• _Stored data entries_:
++++

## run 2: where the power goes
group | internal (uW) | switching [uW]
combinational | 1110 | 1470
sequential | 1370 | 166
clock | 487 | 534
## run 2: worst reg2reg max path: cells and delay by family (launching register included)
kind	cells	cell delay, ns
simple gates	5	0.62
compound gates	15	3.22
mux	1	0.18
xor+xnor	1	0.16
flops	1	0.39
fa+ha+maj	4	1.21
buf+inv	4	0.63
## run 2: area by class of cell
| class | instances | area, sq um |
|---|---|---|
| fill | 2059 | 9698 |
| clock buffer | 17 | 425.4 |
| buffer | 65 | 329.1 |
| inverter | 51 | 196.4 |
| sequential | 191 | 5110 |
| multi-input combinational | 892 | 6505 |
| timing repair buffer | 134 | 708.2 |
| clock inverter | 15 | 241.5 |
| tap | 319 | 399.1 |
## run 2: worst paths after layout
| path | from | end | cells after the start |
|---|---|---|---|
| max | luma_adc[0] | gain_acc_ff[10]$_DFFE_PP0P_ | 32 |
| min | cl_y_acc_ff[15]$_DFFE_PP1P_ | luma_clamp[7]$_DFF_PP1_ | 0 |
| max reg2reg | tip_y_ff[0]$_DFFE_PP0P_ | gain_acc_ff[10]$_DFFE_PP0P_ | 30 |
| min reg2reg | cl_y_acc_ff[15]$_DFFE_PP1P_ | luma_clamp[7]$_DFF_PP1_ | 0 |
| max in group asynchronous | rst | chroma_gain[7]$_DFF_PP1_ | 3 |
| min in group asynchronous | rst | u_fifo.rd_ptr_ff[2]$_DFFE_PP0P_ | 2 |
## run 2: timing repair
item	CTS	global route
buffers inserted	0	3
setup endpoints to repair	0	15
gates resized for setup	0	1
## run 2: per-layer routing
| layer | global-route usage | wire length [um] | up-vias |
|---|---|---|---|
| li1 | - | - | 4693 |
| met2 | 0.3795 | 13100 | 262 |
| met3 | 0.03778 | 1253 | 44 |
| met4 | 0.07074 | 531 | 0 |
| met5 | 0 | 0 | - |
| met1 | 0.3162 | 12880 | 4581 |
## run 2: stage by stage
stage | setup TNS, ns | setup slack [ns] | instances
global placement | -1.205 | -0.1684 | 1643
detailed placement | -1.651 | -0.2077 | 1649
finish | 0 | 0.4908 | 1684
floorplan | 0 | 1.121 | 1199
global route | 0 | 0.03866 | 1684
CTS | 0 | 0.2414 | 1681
<file path="config.mk">
export PLATFORM = sky130hd
export DESIGN_NAME = qctx_top
export DESIGN_NICKNAME = d
export VERILOG_FILES = /design/src/hw/qctx_pkg.sv /design/src/hw/qctx_ptr_step.sv /design/src/hw/qctx_top.sv
export SDC_FILE = /design/constraint.sdc
export NUM_CORES = 1
export LEC_CHECK = 0
export BUFFER_PORTS_ARGS = -buffer_cell sky130_fd_sc_hd__buf_2
export CORE_UTILIZATION = 27
export CTS_CLUSTER_SIZE = 12
export DETAILED_ROUTE_END_ITERATION = 7
export SYNTH_ARGS = -nofsm -noshare
export SYNTH_HDL_FRONTEND = slang
export SYNTH_SLANG_ARGS = --single-unit
</file>
<file path="constraint.sdc">
create_clock -name clk -period 5.6 [get_ports clk]
set_clock_uncertainty 0.1 [all_clocks]
set_input_delay 0.56 -clock clk [delete_from_list [all_inputs] [get_ports clk]]
set_output_delay 0.56 -clock clk [all_outputs]
set_load 0.05 [all_outputs]
</file>
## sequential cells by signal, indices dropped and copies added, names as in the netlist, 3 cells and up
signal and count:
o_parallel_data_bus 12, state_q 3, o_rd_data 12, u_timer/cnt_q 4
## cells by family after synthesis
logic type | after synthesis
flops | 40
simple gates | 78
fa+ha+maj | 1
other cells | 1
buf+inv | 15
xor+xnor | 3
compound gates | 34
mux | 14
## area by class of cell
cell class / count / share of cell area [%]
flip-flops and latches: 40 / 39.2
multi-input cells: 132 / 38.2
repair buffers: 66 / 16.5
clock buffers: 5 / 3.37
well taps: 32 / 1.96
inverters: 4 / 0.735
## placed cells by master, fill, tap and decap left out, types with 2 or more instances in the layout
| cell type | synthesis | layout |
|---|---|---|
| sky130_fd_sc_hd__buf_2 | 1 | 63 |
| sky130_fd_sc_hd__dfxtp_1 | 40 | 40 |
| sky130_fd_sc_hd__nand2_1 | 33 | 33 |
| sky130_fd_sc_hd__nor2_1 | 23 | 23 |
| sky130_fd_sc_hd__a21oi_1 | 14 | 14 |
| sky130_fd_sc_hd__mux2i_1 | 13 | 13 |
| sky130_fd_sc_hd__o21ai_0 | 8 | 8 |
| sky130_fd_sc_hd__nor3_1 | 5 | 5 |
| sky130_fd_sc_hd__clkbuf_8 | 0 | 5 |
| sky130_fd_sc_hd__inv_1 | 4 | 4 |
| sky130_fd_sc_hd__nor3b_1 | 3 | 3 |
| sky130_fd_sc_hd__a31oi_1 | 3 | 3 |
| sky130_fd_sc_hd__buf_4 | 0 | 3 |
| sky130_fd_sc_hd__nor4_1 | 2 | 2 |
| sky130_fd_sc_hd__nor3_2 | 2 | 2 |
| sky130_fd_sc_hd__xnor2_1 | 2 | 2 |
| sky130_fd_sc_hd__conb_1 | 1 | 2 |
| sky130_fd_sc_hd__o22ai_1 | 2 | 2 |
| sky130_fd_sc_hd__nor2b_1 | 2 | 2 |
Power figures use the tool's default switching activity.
### src/rpsd_pkg.sv
// Package of constants and types for the pattern step decoder
package rpsd_pkg;

  // ***************************************************************
  // Register map
  // ***************************************************************
  localparam logic [7:0] ADDR_SOFT_RESET = 8'h60;
  localparam logic [7:0] SOFT_RESET_RESET = 8'h00;

  // ***************************************************************
  // Field positions
  // ***************************************************************
  localparam int HOLD_HI_LSB = 0;
  localparam int HOLD_LO_LSB = 6;
  localparam int BLUE_LSB = 3;
  localparam int FADE_LSB = 0;

  // ***************************************************************
  // Timing
  // ***************************************************************
  localparam int CLK_HZ = 40_000_000;
  localparam int TICK_US = 1000;
  localparam int TICK_CYC = CLK_HZ / 1_000_000 * TICK_US;
  localparam logic [15:0] HOLD_BASE_US = 16'h0000 + 16'd196_6;
  localparam logic [15:0] HOLD_STEP_US = 16'd196_6;

  // Hold time in ms per code, linear steps
  localparam logic [11:0] HOLD_MS [16] = '{
    12'd197, 12'd393, 12'd590, 12'd786, 12'd983, 12'd1180, 12'd1376, 12'd1573,
    12'd1769, 12'd1966, 12'd2163, 12'd2359, 12'd2556, 12'd2753, 12'd2949, 12'd3146};
  // Fade time in ms per code
  localparam logic [11:0] FADE_MS [8] = '{
    12'd0, 12'd55, 12'd110, 12'd221, 12'd442, 12'd885, 12'd1770, 12'd3539};
  // Blue percent of full_scale_current
  localparam logic [6:0] LIN_PCT [8] = '{
    7'd0, 7'd7, 7'd14, 7'd21, 7'd32, 7'd46, 7'd71, 7'd100};
  localparam logic [6:0] LOG_PCT [8] = '{
    7'd0, 7'd1, 7'd2, 7'd4, 7'd10, 7'd21, 7'd46, 7'd100};

  typedef enum logic [1:0] {
    ST_IDLE = 2'b00,
    ST_FADE = 2'b01,
    ST_HOLD = 2'b11
  } rpsd_state_t;

  typedef struct packed {
    logic [7:0] cmd_a;
    logic [7:0] cmd_b;
    logic log_mode;
  } rpsd_cmd_t;

  typedef struct packed {
    logic [1:0] rst_sync;
    rpsd_state_t state;
    logic [15:0] tick_cnt;
    logic [11:0] ms_cnt;
    logic [11:0] fade_ms;
    logic [11:0] hold_ms;
    logic [6:0] start_pct;
    logic [6:0] target_pct;
    logic [6:0] blue_pct;
    logic [3:0] hold_code;
    logic [2:0] fade_code;
    logic step_done;
    logic soft_reset;
  } rpsd_state_s_t;

endpackage

### src/rpsd_top.sv
// Pattern step decoder: hold time, blue level, fade time, soft reset
// Behaviour
// - Hold code is cmd A bits 1-0 over cmd B bits 7-6, 197 ms to 3146 ms linear.
// - Blue level code in cmd B bits 5-3 maps to linear or logarithmic percent.
// - Fade code in cmd B bits 2-0 selects 0 to 3539 ms.
// - Any write to address 0x60 resets the whole block.
`timescale 1ns/1ps
module rpsd_top (
  // Clock and reset
  input wire logic i_clk,
  input wire logic i_reset_n,
  // Register write port
  input wire logic i_wr,
  input wire logic [7:0] i_addr,
  input wire logic [7:0] i_wdata,
  // Pattern step
  input wire logic i_step_load,
  input wire rpsd_pkg::rpsd_cmd_t i_cmd,
  // Status
  output logic [6:0] o_blue_pct,
  output logic [3:0] o_hold_code,
  output logic [2:0] o_fade_code,
  output logic [1:0] o_phase,
  output logic o_step_done
);

  rpsd_pkg::rpsd_state_s_t s;
  rpsd_pkg::rpsd_state_s_t next_s;
  logic rst_n;
  logic soft_hit;
  logic tick;
  logic [3:0] code_hold;
  logic [2:0] code_blue;
  logic [2:0] code_fade;
  logic [13:0] ramp;

  assign rst_n = s.rst_sync[1];

  // ***************************************************************
  // Decode
  // ***************************************************************
  assign soft_hit = i_wr && (i_addr == rpsd_pkg::ADDR_SOFT_RESET);
  assign code_hold = {i_cmd.cmd_a[rpsd_pkg::HOLD_HI_LSB +: 2],
                      i_cmd.cmd_b[rpsd_pkg::HOLD_LO_LSB +: 2]};
  assign code_blue = i_cmd.cmd_b[rpsd_pkg::BLUE_LSB +: 3];
  assign code_fade = i_cmd.cmd_b[rpsd_pkg::FADE_LSB +: 3];
  assign tick = (s.tick_cnt == 16'(rpsd_pkg::TICK_CYC - 1));

  // Linear interpolation of fade
  always_comb begin
    ramp = 14'd0;
    if (s.fade_ms != 12'd0) begin
      ramp = 14'((22'(s.target_pct) * 22'(s.ms_cnt)
             + 22'(s.start_pct) * 22'(s.fade_ms - s.ms_cnt)) / 22'(s.fade_ms));
    end
  end

  // ***************************************************************
  // Next state
  // ***************************************************************
  always_comb begin
    next_s = s;
    next_s.rst_sync = {s.rst_sync[0], 1'b1};
    next_s.step_done = 1'b0;
    next_s.soft_reset = soft_hit;
    next_s.tick_cnt = tick ? 16'h0000 : s.tick_cnt + 16'h0001;
    case (s.state)
      rpsd_pkg::ST_IDLE: begin
        next_s.tick_cnt = 16'h0000;
      end
      rpsd_pkg::ST_FADE: begin
        if (s.ms_cnt >= s.fade_ms) begin
          next_s.state = rpsd_pkg::ST_HOLD;
          next_s.blue_pct = s.target_pct;
          next_s.ms_cnt = 12'h000;
          next_s.tick_cnt = 16'h0000;
        end else begin
          next_s.blue_pct = ramp[6:0];
          if (tick) begin
            next_s.ms_cnt = s.ms_cnt + 12'h001;
          end
        end
      end
      rpsd_pkg::ST_HOLD: begin
        if (tick) begin
          next_s.ms_cnt = s.ms_cnt + 12'h001;
          if (s.ms_cnt + 12'h001 >= s.hold_ms) begin
            next_s.state = rpsd_pkg::ST_IDLE;
            next_s.step_done = 1'b1;
          end
        end
      end
      default: begin
        next_s.state = rpsd_pkg::ST_IDLE;
      end
    endcase
    if (i_step_load) begin
      next_s.state = rpsd_pkg::ST_FADE;
      next_s.hold_code = code_hold;
      next_s.fade_code = code_fade;
      next_s.hold_ms = rpsd_pkg::HOLD_MS[code_hold];
      next_s.fade_ms = rpsd_pkg::FADE_MS[code_fade];
      next_s.start_pct = s.blue_pct;
      // Restart from the level now shown
      next_s.blue_pct = s.blue_pct;
      next_s.target_pct = i_cmd.log_mode ? rpsd_pkg::LOG_PCT[code_blue]
                                         : rpsd_pkg::LIN_PCT[code_blue];
      next_s.ms_cnt = 12'h000;
      next_s.tick_cnt = 16'h0000;
    end
    if (s.soft_reset) begin
      next_s = '0;
      next_s.rst_sync = s.rst_sync;
      // Back-to-back writes clear again
      next_s.soft_reset = soft_hit;
    end
  end

  always_ff @(posedge i_clk or negedge i_reset_n) begin
    if (!i_reset_n) begin
      s <= '0;
    end else if (!rst_n) begin
      s <= '0;
      s.rst_sync <= {s.rst_sync[0], 1'b1};
    end else begin
      s <= next_s;
    end
  end

  assign o_blue_pct = s.blue_pct;
  assign o_hold_code = s.hold_code;
  assign o_fade_code = s.fade_code;
  assign o_phase = s.state;
  assign o_step_done = s.step_done;
endmodule

### config.mk
export PLATFORM = sky130hd
export DESIGN_NAME = rpsd_top
export DESIGN_NICKNAME = d
export VERILOG_FILES = /design/src/rpsd_pkg.sv /design/src/rpsd_top.sv
export SDC_FILE = /design/constraint.sdc
export NUM_CORES = 1
export LEC_CHECK = 0
export ABC_AREA = 1
export CELL_PAD_IN_SITES_DETAIL_PLACEMENT = 1
export CELL_PAD_IN_SITES_GLOBAL_PLACEMENT = 1
export CORE_ASPECT_RATIO = 1.2
export CORE_MARGIN = 1
export CORE_UTILIZATION = 44
export DETAILED_ROUTE_END_ITERATION = 12
export DONT_BUFFER_PORTS = 1
export PLACE_DENSITY = 0.89
export REMOVE_ABC_BUFFERS = 1
export SYNTH_ARGS = -nofsm -noshare
export SYNTH_HDL_FRONTEND = slang
export SYNTH_SLANG_ARGS = --single-unit
### constraint.sdc
create_clock -name i_clk -period 51.7 [get_ports i_clk]
set_clock_uncertainty 0.2 [all_clocks]
set_input_delay 7.755 -clock i_clk [delete_from_list [all_inputs] [get_ports i_clk]]
set_output_delay 7.755 -clock i_clk [all_outputs]
set_load 0.01 [all_outputs]
==> reports/summary.txt, run 1 <==
===============================================================================================
Post-DP HPWL                                                                            59.9 mm
Peak fanout along the critical path                                                          18
Most common cell type on the critical path                                              nand2_1
Cell row count                                                                               90
Crit path largest cell delay                                                            0.89 ns
Violations in the final reports                                                    max-capacitance violations, max-slew violations, negative setup slack
Share of the yosys chip area belonging to registers                                      0.0936
CP Data Required Time                                                                  51.77 ns
DR WL/cell                                                                         26.4 microns
Achievable frequency                                                                   17.8 MHz
Num Clock Sinks                                                                              85
Number of global-route vias before repair                                                 25300
Synth async-reset ratio                                                                    1.00
Global route total overflow                                                                   0
Warnings from Yosys                                                                           0
Via count                                                                                 26600
Cell family with most CP delay                                                     compound AO/OA/AOI/OAI gates
Iter 0 DRT Violations                                                                      2401
Routed via count divided by cell count                                                     6.38
Critical path data arrival time                                                        56.28 ns
Number of buffer and inverter stages on the critical path                                    74
Number of ports placed on the die boundary                                                   54
Most frequent cells in the layout                                                  724 x nand2_1, 632 x inv_1, 311 x ha_1
Maximum capacitance violations                                                                1
Final period utilization                                                                   1.09
Skew-Pair Late Insertion Delay                                                          0.38 ns
Syn-to-layout area delta                                                                  14.5%
Post-Syn Area per Cell                                                               6.72 sq um
Final ANT Viol Nets                                                                           0
Maximum number of pins on one net before global-route repair                                 86
H-tree depth reported by CTS                                                                  3
Most frequent standard cell in the layout excluding fill and tap cells                  nand2_1
Highest-delay cell along the critical path                                               xor2_1
Total Die Area                                                                     0.0526 sq mm
Number of enable-type register cells in the synthesized netlist                               0
Longest Clk Path Bufs                                                                         2
Clock input transition at the sequential cells of the worst setup and hold paths        0.08 ns
Number of hold buffers added after CTS                                                        0
Setup slack after layout                                                               -4.52 ns
Wire length of the first global-routing pass                                             123 mm
Placed cell areas                                                                  0.0241 sq mm
Overall global routing resource usage                                                     0.286
CTS tree                                                                                  built
Worst max-slew margin expressed relative to the limit                                   -0.0243
Yosys reg bits                                                                               85
Endpoint kind of the worst setup timing path                                               flop
Count of port buffers added during placement                                                  0
Element type at the critical path start                                                    flop
Placer congestion estimate                                                                0.889
Effective utilization at floorplan                                                        0.449
Slew @ Worst Pin                                                                        1.53 ns
Core outline area                                                                  0.0507 sq mm
Chip height                                                                         251 microns
Antenna violations before repair                                                              9
Number of remaining DRC errors                                                                0
Post-synth design cell area                                                        0.0227 sq mm
Unique cell type count in the Yosys netlist                                                  59
Share of layout cells above drive strength 1                                              0.151
Horizontal extent of the die                                                        209 microns
Post-Synthesis Cells                                                                       3381
Classification of the worst-slack hold path                                        flop to flop
Dominant synthesized flop cell                                                          dfrtp_1
Total of fill cells in the finished design                                                 6611
Final design area excluding fillers                                                0.0260 sq mm
Final wirelength                                                                         110 mm
Number of failing hold endpoints at the final stage                                           0
Final slew viol count                                                                         7
Minimum clock period after layout                                                      56.22 ns
Clock buffers created by TritonCTS                                                            9
Number of iterations in the first detailed-routing pass                                       6
Nets                                                                                       4028
Count of final setup violators                                                                2
Clock root buffer                                                                     clkbuf_16
Result of the run                                                                  complete, but fails checks
Critical setup path kind                                                           flop to flop
===============================================================================================
[flip-flops by register name, indices dropped and copies added (netlist names)]
signal / flops
rst_n: 1
o_phase: 2
s: 68
o_hold_code: 4
o_blue_pct: 7
o_step_done: 1
o_fade_code: 2
[final timing paths]
kind	slack (ns)	to	from	cells after the start
worst min register to register	0.27	s[66]	s[66]	1
worst max register to register	-4.52	o_blue_pct[0]	s[55]	347
worst min-delay path	0.27	s[66]	s[66]	1
worst max-delay path	-4.52	o_blue_pct[0]	s[55]	347
min in group asynchronous	6.88	s[68]	i_reset_n	0
max in group asynchronous	44.23	s[19]	i_reset_n	0
[Yosys cell counts, types with 7 or more instances]
master      n  share of area
o21bai_1   38          0.013
o31ai_1    18         0.0059
nand3_1   157          0.035
fa_1      144           0.13
clkinv_1    7         0.0012
or2_2      17         0.0047
nand3_2    12         0.0053
nor2_4      8         0.0040
a21oi_1   163          0.036
o21ai_1    28         0.0062
buf_4      20         0.0066
nor4_1      7         0.0019
nor3_1     32         0.0070
a21oi_2     9         0.0035
ha_1      325           0.18
inv_2      31         0.0051
dfrtp_1    85          0.094
o21a_1     13         0.0043
xor2_1    136          0.052
nand4_1    46          0.013
o21ai_0   177          0.039
xnor2_1    52          0.020
o22ai_1    29         0.0080
o221ai_1   16         0.0062
nor2_2      8         0.0022
a21o_1     23         0.0076
nand2_2    23         0.0063
nor2_1    244          0.040
inv_1     639           0.11
nand2_1   739           0.12
nand3b_1   13         0.0043
clkbuf_1   59         0.0097
nand2_4    13         0.0064
[routing by layer]
layer | vias up | wire length [microns] | GRT usage
met4 | 14 | 11200 | 0.162
met5 | - | 88 | 0
met3 | 913 | 11300 | 0.0376
met1 | 12800 | 36800 | 0.296
met2 | 1810 | 50600 | 0.549
li1 | 11100 | - | -
[timing repair]
item,CTS,global route
resized for setup,55,198
endpoints found under the setup margin,2,2
pin swaps,10,118
cloned,0,2
setup buffers,13,76
[cell type report]
| cell class | count | area (sq um) | area share |
|---|---|---|---|
| antenna | 4 | 10.0 | 0.000385 |
| clock buffer | 10 | 239 | 0.00918 |
| clock inverter | 6 | 53.8 | 0.00207 |
| inverter | 677 | 2570 | 0.0989 |
| multi-input combinational | 2533 | 18500 | 0.711 |
| sequential | 85 | 2140 | 0.0821 |
| tap | 644 | 806 | 0.0310 |
| timing repair buffer | 214 | 1690 | 0.0648 |
| timing repair inverter | 2 | 13.8 | 0.000529 |
[logic make-up (layout without fill, tap and decap cells)]
family,after synthesis,count (layout),synth area share
adders and majority gates,469,469,0.306
xor gates and xnor gates,188,188,0.0724
buffers and inverters,763,909,0.131
AOI/OAI and AO/OA,544,544,0.140
and+or+nand+nor,1332,1332,0.257
DFF,85,85,0.0936
other,0,4,0
[metrics by stage]
stage,setup slack (ns),hold WS (ns),cells,TNS [ns],util
2_1_floorplan,-0.110,0.222,3295,-0.110,-
3_3_place_gp,0.211,0.237,4064,0,0.475
3_5_place_dp,-2.50,0.254,4064,-2.50,0.475
4_1_cts,0.0230,0.271,4093,0,0.486
5_1_grt,-6.43,0.284,4171,-11.66,0.513
6_report,-4.52,0.273,4175,-6.34,0.514
Power of run 1 is left out: the tool's default activity adds up to more than one toggle a clock period on the data nets, which glitch-free logic cannot reach.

++++

• _WHAT IS REQUIRED_: Starting at the line that contains "the start |" and stopping after the line that contains "gain_acc_ff[10]$_DFFE_PP0P_ | 30 |", write out every line exactly as it appears above, and no other line.

• _RESULT FOR THIS TASK_:
| path | from | end | cells after the start |
|---|---|---|---|
| max | luma_adc[0] | gain_acc_ff[10]$_DFFE_PP0P_ | 32 |
| min | cl_y_acc_ff[15]$_DFFE_PP1P_ | luma_clamp[7]$_DFF_PP1_ | 0 |
| max reg2reg | tip_y_ff[0]$_DFFE_PP0P_ | gain_acc_ff[10]$_DFFE_PP0P_ | 30 |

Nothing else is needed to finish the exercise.